| Introduction Major
Search Engines How
They Work How They Rank How
We Submit 
|
How Search Engines Rank Webpages
Search for anything using
your favorite crawler-based search engine. Nearly instantly, the search engine
will sort through the millions of pages it knows about and present you with ones
that match your topic. The matches will even be ranked, so that the most relevant
ones come first. Of course, the search engines
don't always get it right. Non-relevant pages make it through, and sometimes it
may take a little more digging to find what you are looking for. But, by and large,
search engines do an amazing job. As WebCrawler founder
Brian Pinkerton puts it, "Imagine walking up to a librarian and saying, travel.
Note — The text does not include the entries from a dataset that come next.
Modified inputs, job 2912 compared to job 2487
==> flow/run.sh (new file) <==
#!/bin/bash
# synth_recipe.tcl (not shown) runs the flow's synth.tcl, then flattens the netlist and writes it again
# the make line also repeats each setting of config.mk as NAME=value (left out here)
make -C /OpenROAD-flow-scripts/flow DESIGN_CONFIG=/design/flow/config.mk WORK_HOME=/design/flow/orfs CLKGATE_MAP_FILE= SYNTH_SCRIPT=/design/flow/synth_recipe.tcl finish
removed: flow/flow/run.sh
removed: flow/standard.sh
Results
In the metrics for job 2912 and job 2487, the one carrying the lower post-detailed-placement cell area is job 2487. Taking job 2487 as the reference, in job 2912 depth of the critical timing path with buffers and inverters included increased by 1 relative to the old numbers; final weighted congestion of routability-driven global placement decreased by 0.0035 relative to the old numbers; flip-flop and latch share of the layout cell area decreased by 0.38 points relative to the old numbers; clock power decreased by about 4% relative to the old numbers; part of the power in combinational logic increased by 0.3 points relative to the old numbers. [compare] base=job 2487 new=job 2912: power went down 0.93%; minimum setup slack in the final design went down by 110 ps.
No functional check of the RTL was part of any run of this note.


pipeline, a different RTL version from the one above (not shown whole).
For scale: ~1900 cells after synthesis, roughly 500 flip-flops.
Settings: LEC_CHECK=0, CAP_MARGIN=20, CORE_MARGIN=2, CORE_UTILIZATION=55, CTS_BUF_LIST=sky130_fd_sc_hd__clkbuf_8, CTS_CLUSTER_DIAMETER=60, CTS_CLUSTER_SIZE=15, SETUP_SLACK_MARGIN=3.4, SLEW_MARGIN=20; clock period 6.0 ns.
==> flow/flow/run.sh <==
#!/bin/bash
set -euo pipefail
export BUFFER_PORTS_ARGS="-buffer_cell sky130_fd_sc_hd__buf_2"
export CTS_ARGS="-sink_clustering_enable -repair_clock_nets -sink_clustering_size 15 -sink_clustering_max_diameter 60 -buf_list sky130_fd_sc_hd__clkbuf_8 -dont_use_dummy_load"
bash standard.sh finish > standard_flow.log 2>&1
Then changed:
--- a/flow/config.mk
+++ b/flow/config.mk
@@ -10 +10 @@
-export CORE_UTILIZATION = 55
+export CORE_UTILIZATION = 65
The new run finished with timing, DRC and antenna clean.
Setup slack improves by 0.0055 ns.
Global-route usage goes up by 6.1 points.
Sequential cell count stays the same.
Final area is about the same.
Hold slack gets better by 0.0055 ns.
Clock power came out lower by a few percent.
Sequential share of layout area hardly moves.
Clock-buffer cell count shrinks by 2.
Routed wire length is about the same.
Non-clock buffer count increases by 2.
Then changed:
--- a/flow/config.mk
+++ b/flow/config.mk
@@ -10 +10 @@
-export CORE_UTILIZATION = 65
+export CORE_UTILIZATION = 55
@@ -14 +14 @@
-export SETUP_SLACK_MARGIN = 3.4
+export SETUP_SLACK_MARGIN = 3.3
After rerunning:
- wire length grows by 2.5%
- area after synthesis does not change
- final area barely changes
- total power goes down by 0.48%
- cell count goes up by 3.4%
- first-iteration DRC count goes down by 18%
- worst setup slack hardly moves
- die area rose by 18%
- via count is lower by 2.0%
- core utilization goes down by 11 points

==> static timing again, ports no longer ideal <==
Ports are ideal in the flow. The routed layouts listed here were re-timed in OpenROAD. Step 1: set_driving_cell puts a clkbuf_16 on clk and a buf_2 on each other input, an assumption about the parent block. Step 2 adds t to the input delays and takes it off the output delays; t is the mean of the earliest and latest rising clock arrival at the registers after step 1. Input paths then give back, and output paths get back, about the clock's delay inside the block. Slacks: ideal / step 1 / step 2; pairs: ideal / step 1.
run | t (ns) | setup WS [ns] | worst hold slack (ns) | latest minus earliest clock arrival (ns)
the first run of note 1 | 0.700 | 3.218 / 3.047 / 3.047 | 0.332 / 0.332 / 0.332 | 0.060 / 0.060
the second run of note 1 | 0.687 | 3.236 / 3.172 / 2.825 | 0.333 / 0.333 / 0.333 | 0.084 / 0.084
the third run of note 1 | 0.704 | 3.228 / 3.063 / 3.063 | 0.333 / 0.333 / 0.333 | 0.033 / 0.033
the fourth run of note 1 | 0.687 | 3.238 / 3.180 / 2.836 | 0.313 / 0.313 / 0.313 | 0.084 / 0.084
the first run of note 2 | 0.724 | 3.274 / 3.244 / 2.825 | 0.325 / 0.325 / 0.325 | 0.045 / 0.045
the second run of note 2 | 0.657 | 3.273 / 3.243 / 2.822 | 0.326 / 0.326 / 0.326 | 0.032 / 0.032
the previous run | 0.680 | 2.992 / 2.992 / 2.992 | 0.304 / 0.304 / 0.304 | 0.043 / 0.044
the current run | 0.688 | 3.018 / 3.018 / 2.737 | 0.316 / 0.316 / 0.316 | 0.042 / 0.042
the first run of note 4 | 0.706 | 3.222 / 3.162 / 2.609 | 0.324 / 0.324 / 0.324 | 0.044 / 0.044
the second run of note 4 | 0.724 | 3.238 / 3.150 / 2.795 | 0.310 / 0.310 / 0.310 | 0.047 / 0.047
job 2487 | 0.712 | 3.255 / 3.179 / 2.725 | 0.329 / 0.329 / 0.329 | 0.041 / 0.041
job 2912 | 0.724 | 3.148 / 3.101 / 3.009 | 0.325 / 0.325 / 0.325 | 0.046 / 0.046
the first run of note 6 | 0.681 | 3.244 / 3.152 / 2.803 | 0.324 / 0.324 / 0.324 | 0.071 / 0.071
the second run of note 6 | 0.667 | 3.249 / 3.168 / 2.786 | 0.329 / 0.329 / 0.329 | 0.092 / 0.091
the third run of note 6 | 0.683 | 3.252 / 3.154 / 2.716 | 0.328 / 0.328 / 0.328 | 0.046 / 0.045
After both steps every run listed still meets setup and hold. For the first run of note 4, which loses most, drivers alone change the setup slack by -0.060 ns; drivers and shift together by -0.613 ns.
Theyre going to look at you with a blank face." OK
-- a librarian's not really going to stare at you with a vacant expression. Instead,
they're going to ask you questions to better understand what you are looking for. Unfortunately,
search engines don't have the ability to ask a few questions to focus your search,
as a librarian can. They also can't rely on judgment and past experience to rank
web pages, in the way humans can. So, how do crawler-based
search engines go about determining relevancy, when confronted with hundreds of
millions of web pages to sort through? They follow a set of rules, known as an
algorithm. Exactly how a particular search engine's algorithm works is a closely-kept
trade secret. However, all major search engines follow the general rules below. Location,
Location, Location...and Frequency One of the the main
rules in a ranking algorithm involves the location and frequency of keywords on
a web page. Call it the location/frequency method, for short. Remember
the librarian mentioned above? They need to find books to match your request of
"travel," so it makes sense that they first look at books with travel
in the title. Search engines operate the same way. Pages with the search terms
appearing in the HTML title tag are often assumed to be more relevant than others
to the topic. Search engines will also check to see if
the search keywords appear near the top of a web page, such as in the headline
or in the first few paragraphs of text. They assume that any page relevant to
the topic will mention those words right from the beginning. Frequency
is the other major factor in how search engines determine relevancy. A search
engine will analyze how often keywords appear in relation to other words in a
web page. Those with a higher frequency are often deemed more relevant than other
web pages.
| |
Spice In The Recipe
Now it's time to qualify the location/frequency method
described above. All the major search engines follow it to some degree, in the
same way cooks may follow a standard chili recipe. But cooks like to add their
own secret ingredients. In the same way, search engines add spice to the location/frequency
method. Nobody does it exactly the same, which is one reason why the same search
on different search engines produces different results. To
begin with, some search engines index more web pages than others. Some search
engines also index web pages more often than others. The result is that no search
engine has the exact same collection of web pages to search through. That naturally
produces differences, when comparing their results. Meta
tags are what many web designers mistakenly assume are the "secret"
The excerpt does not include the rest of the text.